Stored data:

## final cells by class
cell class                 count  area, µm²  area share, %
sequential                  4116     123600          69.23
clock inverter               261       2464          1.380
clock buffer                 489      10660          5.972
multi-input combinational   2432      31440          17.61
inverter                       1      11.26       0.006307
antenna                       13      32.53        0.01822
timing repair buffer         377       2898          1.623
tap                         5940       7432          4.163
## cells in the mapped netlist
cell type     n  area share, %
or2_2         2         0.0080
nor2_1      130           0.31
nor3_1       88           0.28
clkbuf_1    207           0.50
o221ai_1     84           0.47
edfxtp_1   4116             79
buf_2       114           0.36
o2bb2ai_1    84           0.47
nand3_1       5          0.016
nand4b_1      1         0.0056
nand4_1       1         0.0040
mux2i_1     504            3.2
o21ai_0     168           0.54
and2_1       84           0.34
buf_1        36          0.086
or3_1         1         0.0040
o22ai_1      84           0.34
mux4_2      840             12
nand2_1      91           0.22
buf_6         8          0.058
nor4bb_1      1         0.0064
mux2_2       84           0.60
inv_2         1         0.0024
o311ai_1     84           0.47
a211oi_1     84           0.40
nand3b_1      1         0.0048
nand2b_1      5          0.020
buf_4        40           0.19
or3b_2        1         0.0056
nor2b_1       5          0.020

...

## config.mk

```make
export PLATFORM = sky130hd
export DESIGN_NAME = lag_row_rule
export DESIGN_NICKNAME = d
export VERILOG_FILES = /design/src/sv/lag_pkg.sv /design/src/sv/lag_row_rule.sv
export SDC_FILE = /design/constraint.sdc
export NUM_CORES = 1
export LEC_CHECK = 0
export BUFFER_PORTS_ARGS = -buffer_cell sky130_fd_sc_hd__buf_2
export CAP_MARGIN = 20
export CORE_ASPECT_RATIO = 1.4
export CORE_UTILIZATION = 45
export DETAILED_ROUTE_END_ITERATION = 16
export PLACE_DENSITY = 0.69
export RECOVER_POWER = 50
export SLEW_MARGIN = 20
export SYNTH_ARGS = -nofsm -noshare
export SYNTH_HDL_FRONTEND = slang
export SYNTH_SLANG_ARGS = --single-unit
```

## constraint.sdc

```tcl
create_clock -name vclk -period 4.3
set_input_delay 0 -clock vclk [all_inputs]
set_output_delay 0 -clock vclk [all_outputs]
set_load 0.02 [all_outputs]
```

## What to do
Lines from the records above that hold "class" are the ones to list.

## Result below
## final cells by class
cell class                 count  area, µm²  area share, %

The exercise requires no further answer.